[PROBLEM TO WORK ON]: Below this line is a set of entries; quote exactly the lines from the line that contains "## run 3: metrics by stage" to the line that contains "## run 3: power by group through the flow", both lines included.
....................
`src/rtl/baud_tick_pkg.sv`:
```
package baud_tick_pkg;

  // Nearest-integer division, halves rounded up.
  function automatic int unsigned round_div(int unsigned num, int unsigned den);
    return (2 * num + den) / (2 * den);
  endfunction

  // Counter width able to hold 0 .. div-1, never below one bit.
  function automatic int unsigned cnt_width(int unsigned div);
    return (div > 2) ? $clog2(div) : 1;
  endfunction

endpackage

```
`src/rtl/tick_divider.sv`:
```
module tick_divider #(
  parameter int unsigned DIV = 4
) (
  input  logic clk,
  input  logic rst,
  input  logic restart,
  output logic wrap_o,
  output logic tick_o
);
  import baud_tick_pkg::*;

  localparam int unsigned W = cnt_width(DIV);
  localparam logic [W-1:0] LAST = W'(DIV - 1);

  logic [W-1:0] count_q;

  assign wrap_o = (count_q == LAST);

  // A restart request and a natural wrap both reload zero and emit a strobe.
  always_ff @(posedge clk) begin
    if (rst) begin
      count_q <= '0;
      tick_o  <= 1'b0;
    end else begin
      tick_o <= wrap_o | restart;
      if (wrap_o || restart) count_q <= '0;
      else                   count_q <= count_q + 1'b1;
    end
  end

endmodule

```
`src/rtl/baud_os_tick_gen.sv`:
```
module baud_os_tick_gen #(
  parameter int unsigned CLK_HZ    = 50_000_000,
  parameter int unsigned BAUD_RATE = 19200,
  parameter int unsigned OSR       = 16
) (
  input  logic clk,
  input  logic rst,
  output logic baud_tick,
  output logic os_tick
);
  import baud_tick_pkg::*;

  localparam int unsigned BAUD_DIV = round_div(CLK_HZ, BAUD_RATE);
  localparam int unsigned OS_DIV   = round_div(CLK_HZ, BAUD_RATE * OSR);

  logic baud_wrap;
  logic os_wrap_unused;

  tick_divider #(.DIV(BAUD_DIV)) u_baud_div (
    .clk     (clk),
    .rst     (rst),
    .restart (1'b0),
    .wrap_o  (baud_wrap),
    .tick_o  (baud_tick)
  );

  // Oversample divider is slaved to the baud boundary.
  tick_divider #(.DIV(OS_DIV)) u_os_div (
    .clk     (clk),
    .rst     (rst),
    .restart (baud_wrap),
    .wrap_o  (os_wrap_unused),
    .tick_o  (os_tick)
  );

endmodule

```
`config.mk`:
```
export PLATFORM = sky130hd
export DESIGN_NAME = baud_os_tick_gen
export DESIGN_NICKNAME = d
export VERILOG_FILES = /design/src/rtl/baud_tick_pkg.sv /design/src/rtl/tick_divider.sv /design/src/rtl/baud_os_tick_gen.sv
export SDC_FILE = /design/constraint.sdc
export NUM_CORES = 1
export LEC_CHECK = 0
export ABC_AREA = 1
export BUFFER_PORTS_ARGS = -buffer_cell sky130_fd_sc_hd__buf_2
export CAP_MARGIN = 30
export CORE_MARGIN = 2
export CORE_UTILIZATION = 40
export DETAILED_ROUTE_END_ITERATION = 12
export GPL_TIMING_DRIVEN = 0
export SLEW_MARGIN = 0
export SYNTH_ARGS = -nofsm -noshare
export SYNTH_HDL_FRONTEND = slang
export SYNTH_SLANG_ARGS = --single-unit
```
`constraint.sdc`:
```
create_clock -name clk -period 2.75 [get_ports clk]
set_clock_uncertainty 0.15 [all_clocks]
set_input_delay 0.1375 -clock clk [delete_from_list [all_inputs] [get_ports clk]]
set_output_delay 0.1375 -clock clk [all_outputs]
set_load 0.05 [all_outputs]
```
==> flow_metrics.tcl, run 1 <==
set metrics [dict create \
    status "finished, final reports clean" \
    min-delay-start "u_os_div.count_q[0]$_SDFF_PP0_" \
    r2r-start "u_baud_div.count_q[0]$_SDFF_PP0_" \
    worst-r2r-setup-slack_ps 1280 \
    final_util_pct 46.50 \
    crit_arrival_ps 1540 \
    crit_fanout 10 \
    cts_buffer_depth 2 \
    start_util_pct 41.77 \
    yosysWarnings 0 \
    power_leakage_nw 0.4112 \
    cts.sinks 22 \
    intPower_uw 484.9 \
    worstRegToRegCells 7 \
    root_buffer "clkbuf_4" \
    post-synth-top-count-cell "nor2_1" \
    area_delta_synth_final_pct 11.33 \
    cpMostUsedCell "nand2_2" \
    grt.total_usage_pct 12.81 \
    drt_iter0_drc 20 \
    maxSlewHeadroom_pct 83.37 \
    period_minus_slack_ps 1472 \
    start_kind "flip-flop" \
    grt_overflow 0 \
    vias 784 \
    fmax_mhz 679.2 \
    die-area_um2 2959 \
    die_w_um 54.40 \
    drt_wl_total_um 1564 \
    rows 18 \
    p_comb_share_pct 4.4 \
    tightestPinTransition_ps 249.2 \
    cts_buffers 3 \
    setup_viol 0 \
    syn_area_per_cell_um2 7.756 \
    yosysUniqueCellTypes 20 \
    p_total_uw 605.7 \
    power.switching_uw 120.8 \
    post-place-ws_ps 1277 \
    gp_congestion 0.7961 \
    endpoint_kind "flip-flop" \
    place_area_um2 1069 \
    final_area_um2 1131 \
    postLayoutSetupSlackWorst_ps 1278 \
    hold_class "flip-flop to flip-flop" \
    share_seq_of_total_power_pct 54.9 \
    syn_inst 131 \
    synth-edff-count 0 \
    hpwl_um 1192 \
    syn-cell-area_um2 1016 \
    remaining_drc_errors 0 \
    stdcell_count 169 \
    antenna_found_initial 0 \
    grt_pass1_wl_um 2760 \
    synth-main-ff-cell "dfxtp_1" \
    drive_gt1_share_pct 17.27 \
    cpPeakStageDelay_ps 390 \
    grt_pass1_vias 704 \
    hold_depth 1 \
    max_cap_viol_count 0 \
    powerDensity_nw_per_um2 535.5 \
    crit_chain "ha_1 -> nand2_2 -> nor2_2 -> nand3_4 -> nand2_2 -> buf_6 -> nor2_1" \
    nets 145 \
    cts_resized 0 \
    synthesis.nets 136 \
    placement.io_buffers 3 \
    slew_violations 0 \
    clockPowerShare_pct 40.7 \
    holdWs_ps 329.1 \
    ant_nets 0 \
    synth-async-reset-ratio_pct 0 \
    dieHeight_um 54.40 \
    slowest_stage "dfxtp_1" \
    core_um2 2432 \
    peakVddDrop_mv 0.3533 \
    r2r_end "u_baud_div.count_q[5]$_SDFF_PP0_" \
    tritoncts "done" \
    period_share_pct 53.54 \
    path_class "flip-flop to flip-flop" \
    diodes 0 \
    viasPerCell 4.639 \
    dp_cells 164 \
    sw_frac_of_total_pct 19.94 \
    htreeDepth 1 \
    ios 4 \
    required_ps 2810 \
    synth_commonest_cells "27 x nor2_1, 26 x nand2_1, 22 x dfxtp_1" \
    synthTopCellsByArea "dfxtp_1 43%, nor2_1 10%, nand2_1 9.6%" \
    synth_seq_cells 22 \
    post_drt_wl_per_cell_um 9.254 \
    timing_hold_violations_final 0 \
    drtPass1Iterations 4 \
    ys_seq_area_share_pct 43.35 \
    rsz0062_at_grt "false" \
    insertion_delay_ps 300 \
    netlist.area_leader.share_pct 43.35 \
    cts.clk_slew.worst_paths_ps 130 \
    fin_tns_setup_ps 0 \
    grt_max_degree 14 \
    hold_end "u_os_div.count_q[0]$_SDFF_PP0_" \
    yosysTopAreaCell "dfxtp_1" \
]
==> cell usage in the layout (no fill, tap or decap) <==
cell	instances
inv_1	11
clkbuf_4	3
buf_2	3
nand3b_1	1
a21oi_2	3
nand2_2	2
buf_6	1
dlygate4sd3_1	1
nand2_1	26
nand3_1	10
bufinv_16	1
nand3_4	1
nor2_1	27
xor2_1	7
or2_2	1
dfxtp_1	22
a21oi_1	3
nor2_2	5
nand4_1	2
nand3_2	1
nor2_4	1
xnor2_1	2
ha_1	3
inv_2	2
==> power groups by stage <==
stage               clock network, mW  registers (mW)  logic (mW)
CTS                             0.253           0.333      0.0271
global placement                    0           0.340      0.0248
detailed placement                  0           0.340      0.0259
floorplan                           0           0.339      0.0205
global route                    0.266           0.334      0.0312
finish                          0.247           0.333      0.0266
==> layout make-up <==
class | instances | area (µm²)
Fill cell | 249 | 1301
Timing Repair Buffer | 4 | 25.02
Multi-Input combinational cell | 95 | 515.5
Tap cell | 30 | 37.54
Clock buffer | 3 | 22.52
Clock inverter | 1 | 30.03
Inverter | 13 | 48.80
Buffer | 1 | 11.26
Sequential cell | 22 | 440.4
==> critical path: cells and delay by family (launching register included) <==
kind	cells	cell delay, ps
AND/OR/NAND/NOR	5	450
flip-flops	1	390
adder cells (fa/ha/maj)	1	220
buffers and inverters	1	150
==> repair_timing <==
item                      CTS  global route
setup buffers               0             0
hold buffers                1             0
hold endpoints to repair    3             0
==> layer usage <==
| metal | GRT usage (%) | routed length, µm |
|---|---|---|
| met1 | 16.25 | 840 |
| met2 | 20.08 | 659 |
| met4 | 5.000 | 15 |
| met3 | 4.098 | 48 |
| met5 | 0 | 0 |
==> flip-flops by register name (all words and copies together) (netlist names) <==
signal	flops
u_baud_div.count_q	12
u_os_div.count_q	8
u_baud_div.tick_o	1
u_os_div.tick_o	1
==> worst max-delay path by stage <==
stage / startpoint / end / slack, ps / cells after the start
5_1_grt: u_baud_div.count_q[0]$_SDFF_PP0_ / u_baud_div.count_q[6]$_SDFF_PP0_ / 1140 / 7
3_3_place_gp: u_baud_div.count_q[0]$_SDFF_PP0_ / u_baud_div.count_q[5]$_SDFF_PP0_ / 1310 / 7
4_1_cts: u_baud_div.count_q[0]$_SDFF_PP0_ / u_baud_div.count_q[3]$_SDFF_PP0_ / 1260 / 7
2_1_floorplan: u_baud_div.count_q[0]$_SDFF_PP0_ / u_baud_div.count_q[5]$_SDFF_PP0_ / 1410 / 7
3_5_place_dp: u_baud_div.count_q[0]$_SDFF_PP0_ / u_baud_div.count_q[6]$_SDFF_PP0_ / 1280 / 7
6_report: u_baud_div.count_q[0]$_SDFF_PP0_ / u_baud_div.count_q[5]$_SDFF_PP0_ / 1280 / 7
==> cell families (layout without fill, tap and decap cells) <==
| kind of cell | Yosys count | after routing | synth area share, % |
|---|---|---|---|
| simple gates | 77 | 77 | 35.22 |
| xor+xnor | 9 | 9 | 7.759 |
| flops | 22 | 22 | 43.35 |
| buf+inv | 14 | 22 | 5.912 |
| fa+ha+maj | 3 | 3 | 3.695 |
| compound gates | 6 | 6 | 4.064 |
Note: power is estimated with default switching activity, not from simulation.
==> run 2, diff against run 1 <==
--- a/config.mk
+++ b/config.mk
@@ -5,7 +5,7 @@
 export SDC_FILE = /design/constraint.sdc
 export NUM_CORES = 1
 export LEC_CHECK = 0
-export ABC_AREA = 1
+export ABC_AREA = 0
 export BUFFER_PORTS_ARGS = -buffer_cell sky130_fd_sc_hd__buf_2
 export CAP_MARGIN = 30
 export CORE_MARGIN = 2
==> constraint.sdc (replaced) <==
create_clock -name clk -period 1.5 [get_ports clk]
set_clock_uncertainty 0.15 [all_clocks]
set_input_delay 0.075 -clock clk [delete_from_list [all_inputs] [get_ports clk]]
set_output_delay 0.075 -clock clk [all_outputs]
set_load 0.05 [all_outputs]
==> run 2 against run 1 <==
- the flow now finishes with violations (setup timing)
- non-clock buffer count increased by 5
- setup slack got worse by 1500 ps
- die area decreased by 9.9%
- hold slack got worse by 27 ps
- first-iteration DRC count decreased by 75%
- area after synthesis decreased by 11%
- critical path depth decreased by 2
- clock power increased by 6%
- largest power group unchanged
==> flow_metrics.tcl, run 2 <==
set metrics [dict create \
    cts.clk_slew.worst_paths_ps 120 \
    worst-r2r-setup-slack_ps -250 \
    largestRegisters "u_baud_div.count_q x12, u_os_div.count_q x8" \
    grt_overflow 0 \
    start_kind "flip-flop" \
    rsz0062_at_grt "true" \
    cts.sinks 22 \
    synth-main-ff-cell "dfxtp_1" \
    tightestPinTransition_ps 326.4 \
    htreeDepth 1 \
    max_cap_viol_count 0 \
    peakVddDrop_mv 0.6459 \
    crit_fanout 5 \
    timing_hold_violations_final 0 \
    insertion_delay_ps 300 \
    diodes 0 \
    root_buffer "clkbuf_4" \
    endpoint_kind "flip-flop" \
    ios 4 \
    drtPass1Iterations 4 \
    area_delta_synth_final_pct 18.21 \
    rows 17 \
    synthTopCellsByArea "dfxtp_1 49%, nor2_1 10%, xnor2_1 8.7%" \
    syn_inst 99 \
    slew_violations 0 \
    powerDensity_nw_per_um2 869.4 \
    post_drt_wl_per_cell_um 11.29 \
    crit_start "u_baud_div.count_q[7]$_SDFF_PP0_" \
    grt.total_usage_pct 13.87 \
    grt_pass1_vias 673 \
    final_area_um2 1072 \
    die-area_um2 2665 \
    fill_cells 222 \
    multi_input_area_um2 485.5 \
    period_share_pct 116.4 \
    largest_reg_flops 12 \
    drive_gt1_share_pct 25.23 \
    min-delay-start "u_baud_div.count_q[0]$_SDFF_PP0_" \
    drt_wl_total_um 1569 \
    post-place-ws_ps -274.1 \
    r2r-start "u_baud_div.count_q[7]$_SDFF_PP0_" \
    crit_arrival_ps 1800 \
    synth_seq_cells 22 \
    syn-cell-area_um2 907.1 \
    fin_tns_setup_ps -4679 \
    die_w_um 51.62 \
    viasPerCell 4.928 \
    place_area_um2 957.2 \
    synthesis.nets 104 \
    nets 118 \
    final_common_cell "dfxtp_1" \
    antenna_found_initial 0 \
    synth-edff-count 0 \
    yosysUniqueCellTypes 20 \
    post-synth-top-count-cell "nor2_1" \
    setup_viol 22 \
    power_leakage_nw 0.3873 \
    dieHeight_um 51.62 \
    yosysTopAreaCell "dfxtp_1" \
    start_util_pct 41.81 \
    vias 685 \
    remaining_drc_errors 0 \
    maxSlewHeadroom_pct 78.04 \
    postLayoutSetupSlackWorst_ps -246.7 \
    drt_iter0_drc 5 \
    core_um2 2170 \
    register_area_um2 444.2 \
    violations "setup timing" \
    syn_area_per_cell_um2 9.163 \
    yosysWarnings 0 \
    hold_class "flip-flop to flip-flop" \
    ant_nets 0 \
    gp_congestion 0.7736 \
    grt_pass1_wl_um 2684 \
    synth-async-reset-ratio_pct 0 \
    tritoncts "done" \
    grt_max_degree 12 \
    final_cell_mix "19 x dfxtp_1, 16 x nor2_1, 11 x nand3_1, 9 x xnor2_1, 9 x nor2_2" \
    status "finished, violations left" \
    cts_buffer_depth 2 \
    netlist.area_leader.share_pct 48.55 \
    cts_buffers 3 \
    placement.io_buffers 3 \
    holdWs_ps 302.5 \
    path_class "flip-flop to flip-flop" \
    required_ps 1560 \
    fmax_mhz 572.5 \
    hpwl_um 1027 \
    period_minus_slack_ps 1747 \
    synth_commonest_cells "25 x nor2_1, 22 x dfxtp_1, 11 x nand3_1" \
    regMostFlops "u_baud_div.count_q" \
    ys_seq_area_share_pct 48.55 \
]
-- run 2: cell families after synthesis --
logic type | count (synthesis) | synth area share (%)
and+or+nand+nor | 54 | 29.24
DFF | 22 | 48.55
xor gates and xnor gates | 16 | 15.45
buffers and inverters | 3 | 2.069
adders and majority gates | 3 | 4.138
AOI/OAI and AO/OA | 1 | 0.5512
-- run 2: worst paths after layout --
kind / endpoint / depth (start not counted)
max: u_baud_div.count_q[2]$_SDFF_PP0_ / 5
min: u_baud_div.count_q[0]$_SDFF_PP0_ / 1
max reg2reg: u_baud_div.count_q[2]$_SDFF_PP0_ / 5
min reg2reg: u_baud_div.count_q[0]$_SDFF_PP0_ / 1
-- run 2: report_power, final --
part / total [mW] / internal, mW / switching (mW)
registers: 0.616 / 0.598 / 0.0178
logic: 0.0544 / 0.0272 / 0.0272
clock network: 0.262 / 0.0937 / 0.168
total: 0.932 / 0.719 / 0.213
-- run 2: final cells by class --
type	instances	area share (%)
tap	28	3.267
clock buffer	3	2.100
timing repair buffer	9	6.184
buffer	1	1.050
multi-input combinational	74	45.27
inverter	2	0.7001
sequential	22	41.42
-- run 2: what timing repair did --
| item | CTS | global route |
|---|---|---|
| endpoints found under the setup margin | 22 | 22 |
| pin swaps | 17 | 1 |
| setup buffers | 4 | 0 |
| hold buffers | 1 | 0 |
| cloned | 1 | 0 |
| hold endpoints to repair | 3 | 0 |
| resized for setup | 8 | 9 |
-- run 2: stage by stage --
| stage | cells | power, mW | utilization (%) |
|---|---|---|---|
| global route | 139 | 0.9809 | 49.42 |
| CTS | 139 | 0.9406 | 48.44 |
| finish | 139 | 0.9322 | 49.42 |
| detailed placement | 130 | 0.6688 | 44.12 |
| floorplan | 99 | 0.6564 | - |
| global placement | 130 | 0.6683 | 44.12 |
-- run 2: routing by layer --
layer	vias up	global-route usage, %	wire length (µm)
met4	0	8.333	32
met3	4	5.747	45
met5	-	0	0
met1	320	14.16	704
met2	6	23.50	787
li1	355	-	-
-- run 2: worst max-delay path: stages, from the launching register on --
cell and delay, ps:
dfxtp_2 340, or4_1 510, or3_4 390, nand2_4 100, buf_6 130, nor2_1 40
==> run 3, diff against run 2 <==
--- a/config.mk
+++ b/config.mk
@@ -5,13 +5,15 @@
 export SDC_FILE = /design/constraint.sdc
 export NUM_CORES = 1
 export LEC_CHECK = 0
-export ABC_AREA = 0
+export ABC_AREA = 1
 export BUFFER_PORTS_ARGS = -buffer_cell sky130_fd_sc_hd__buf_2
 export CAP_MARGIN = 30
 export CORE_MARGIN = 2
 export CORE_UTILIZATION = 40
 export DETAILED_ROUTE_END_ITERATION = 12
 export GPL_TIMING_DRIVEN = 0
+export RECOVER_POWER = 50
+export SETUP_SLACK_MARGIN = 0.1
 export SLEW_MARGIN = 0
 export SYNTH_ARGS = -nofsm -noshare
 export SYNTH_HDL_FRONTEND = slang
==> run 3 against run 2 <==
- the run now ends clean
- via count rose by 19%
- die area rose by 11%
- flip-flop and latch count did not move
- highest routed layer unchanged
- maximum frequency rose by 32%
- setup slack improved by 420 ps
- cell count rose by 25%
- wire length rose by 8.2%
- register-to-register slack improved by 420 ps
- clock power rose by 73%
- combinational power rose by 25%
==> flow_metrics.tcl, run 3 (same netlist as run 1, synthesis figures left out) <==
set metrics [dict create \
    status "finished, final reports clean" \
    maxSlewHeadroom_pct 60.63 \
    drt_wl_total_um 1698 \
    dieHeight_um 54.40 \
    share_seq_of_total_power_pct 54.0 \
    drive_gt1_share_pct 22.22 \
    grt.total_usage_pct 13.25 \
    start_kind "flip-flop" \
    antenna_found_initial 0 \
    drtPass1Iterations 4 \
    sw_frac_of_total_pct 20.39 \
    viasPerCell 4.690 \
    post_drt_wl_per_cell_um 9.759 \
    ant_nets 0 \
    post-place-ws_ps 27.29 \
    cts_buffer_depth 2 \
    slowest_stage "dfxtp_2" \
    fin_tns_setup_ps 0 \
    crit_chain "ha_4 -> nand2_4 -> nor2_4 -> nand3_4 -> nand2_4 -> buf_6 -> nor2_1" \
    max_cap_viol_count 0 \
    grt_pass1_vias 711 \
    vias 816 \
    grt_overflow 0 \
    drt_iter0_drc 19 \
    place_area_um2 1069 \
    area_delta_synth_final_pct 19.21 \
    cts.clk_slew.worst_paths_ps 130 \
    setup_viol 0 \
    ios 4 \
    final_cell_mix "27 x nor2_1, 26 x nand2_1, 19 x dfxtp_1, 11 x inv_1, 9 x nand3_1" \
    final_area_um2 1211 \
    root_buffer "clkbuf_4" \
    peakVddDrop_mv 0.5690 \
    cts_buffers 3 \
    slew_violations 0 \
    intPower_uw 903.8 \
    p_comb_share_pct 6.0 \
    fmax_mhz 753.2 \
    nets 150 \
    placement.io_buffers 3 \
    power_leakage_nw 0.4302 \
    grt_max_degree 14 \
    rows 18 \
    crit_arrival_ps 1400 \
    largestRegisters "u_baud_div.count_q x12, u_os_div.count_q x8" \
    cpMostUsedCell "nand2_4" \
    crit_fanout 5 \
    final_common_cell "nor2_1" \
    required_ps 1570 \
    die_w_um 54.40 \
    worst-r2r-setup-slack_ps 170 \
    period_minus_slack_ps 1328 \
    largest_reg_flops 12 \
    grt_pass1_wl_um 2835 \
    p_total_mw 1.135 \
    endpoint_kind "flip-flop" \
    die-area_um2 2959 \
    tritoncts "done" \
    remaining_drc_errors 0 \
    power.switching_uw 231.5 \
    tightestPinTransition_ps 593.0 \
    hpwl_um 1192 \
    diodes 0 \
    timing_hold_violations_final 0 \
    regMostFlops "u_baud_div.count_q" \
    cts.sinks 22 \
    core_um2 2432 \
    rsz0062_at_grt "false" \
    insertion_delay_ps 310 \
    gp_congestion 0.7961 \
    clockPowerShare_pct 40.0 \
    cpPeakStageDelay_ps 380 \
    hold_class "flip-flop to flip-flop" \
    htreeDepth 1 \
    path_class "flip-flop to flip-flop" \
    postLayoutSetupSlackWorst_ps 172.3 \
    period_share_pct 88.52 \
    powerDensity_nw_per_um2 937.3 \
    start_util_pct 41.77 \
]
## run 3: changes by cell type in the layout (fill, tap and decap cells not counted), sizes merged, moves of 3 or more
cell | previous run | this run
nand2 | 5 | 28
inv | 2 | 13
nor2 | 25 | 33
xnor2 | 9 | 2
a21oi | 1 | 6
and3 | 3 | 0
## run 3: what timing repair did
item / 4_1_cts / 5_1_grt
endpoints found under the hold margin: 4 / 0
gates resized for setup: 6 / 6
endpoints found under the setup margin: 15 / 19
hold buffers: 1 / 0
cloned: 1 / 0
setup buffers: 1 / 3
pin swaps: 0 / 2
## run 3: metrics by stage
| step | hold WS (ps) | util, % | cells |
|---|---|---|---|
| after floorplan | -5.934 | - | 131 |
| after global placement | 115.4 | 43.93 | 164 |
| after detailed placement | 118.8 | 43.93 | 164 |
| after CTS | 317.5 | 47.74 | 171 |
| after global routing | 323.7 | 49.79 | 174 |
| final | 288.7 | 49.79 | 174 |
## run 3: worst paths after layout
path,cells past startpoint,to,from
hold / removal,1,u_os_div.count_q[0]$_SDFF_PP0_,u_os_div.count_q[0]$_SDFF_PP0_
setup reg to reg,7,u_baud_div.count_q[4]$_SDFF_PP0_,u_baud_div.count_q[0]$_SDFF_PP0_
setup / recovery,7,u_baud_div.count_q[4]$_SDFF_PP0_,u_baud_div.count_q[0]$_SDFF_PP0_
hold reg to reg,1,u_os_div.count_q[0]$_SDFF_PP0_,u_os_div.count_q[0]$_SDFF_PP0_
## run 3: power by group through the flow
stage	Clock (mW)	Sequential, mW	Combinational, mW
final	0.454	0.613	0.0682
after global routing	0.490	0.616	0.0781
after CTS	0.464	0.610	0.0582
after detailed placement	0	0.623	0.0475
after global placement	0	0.623	0.0454
after floorplan	0	0.621	0.0375
## run 3: critical path, delay by kind of cell (launching register included)
family,cells,cell delay [ps]
buffers and inverters,1,130
adders and majority gates,1,160
DFF,1,380
and+or+nand+nor,5,420
## run 3: layout make-up
class / count / area, µm²
fill: 240 / 1221
multi-input combinational: 95 / 553.0
sequential: 22 / 444.2
timing repair buffer: 9 / 63.81
inverter: 13 / 48.80
tap: 30 / 37.54
clock inverter: 1 / 30.03
clock buffer: 3 / 22.52
buffer: 1 / 11.26
## run 3: metal layers
layer | track usage (%) | part of all wire [%]
met4 | 5.000 | 0.88
met5 | 0 | 0
met1 | 16.69 | 52
met2 | 21.08 | 43
met3 | 4.098 | 3.8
....................
[RESPONSE BOX]:
## run 3: metrics by stage
| step | hold WS (ps) | util, % | cells |
|---|---|---|---|
| after floorplan | -5.934 | - | 131 |
| after global placement | 115.4 | 43.93 | 164 |
| after detailed placement | 118.8 | 43.93 | 164 |
| after CTS | 317.5 | 47.74 | 171 |
| after global routing | 323.7 | 49.79 | 174 |
| final | 288.7 | 49.79 | 174 |
## run 3: worst paths after layout
path,cells past startpoint,to,from
hold / removal,1,u_os_div.count_q[0]$_SDFF_PP0_,u_os_div.count_q[0]$_SDFF_PP0_
setup reg to reg,7,u_baud_div.count_q[4]$_SDFF_PP0_,u_baud_div.count_q[0]$_SDFF_PP0_
setup / recovery,7,u_baud_div.count_q[4]$_SDFF_PP0_,u_baud_div.count_q[0]$_SDFF_PP0_
hold reg to reg,1,u_os_div.count_q[0]$_SDFF_PP0_,u_os_div.count_q[0]$_SDFF_PP0_
## run 3: power by group through the flow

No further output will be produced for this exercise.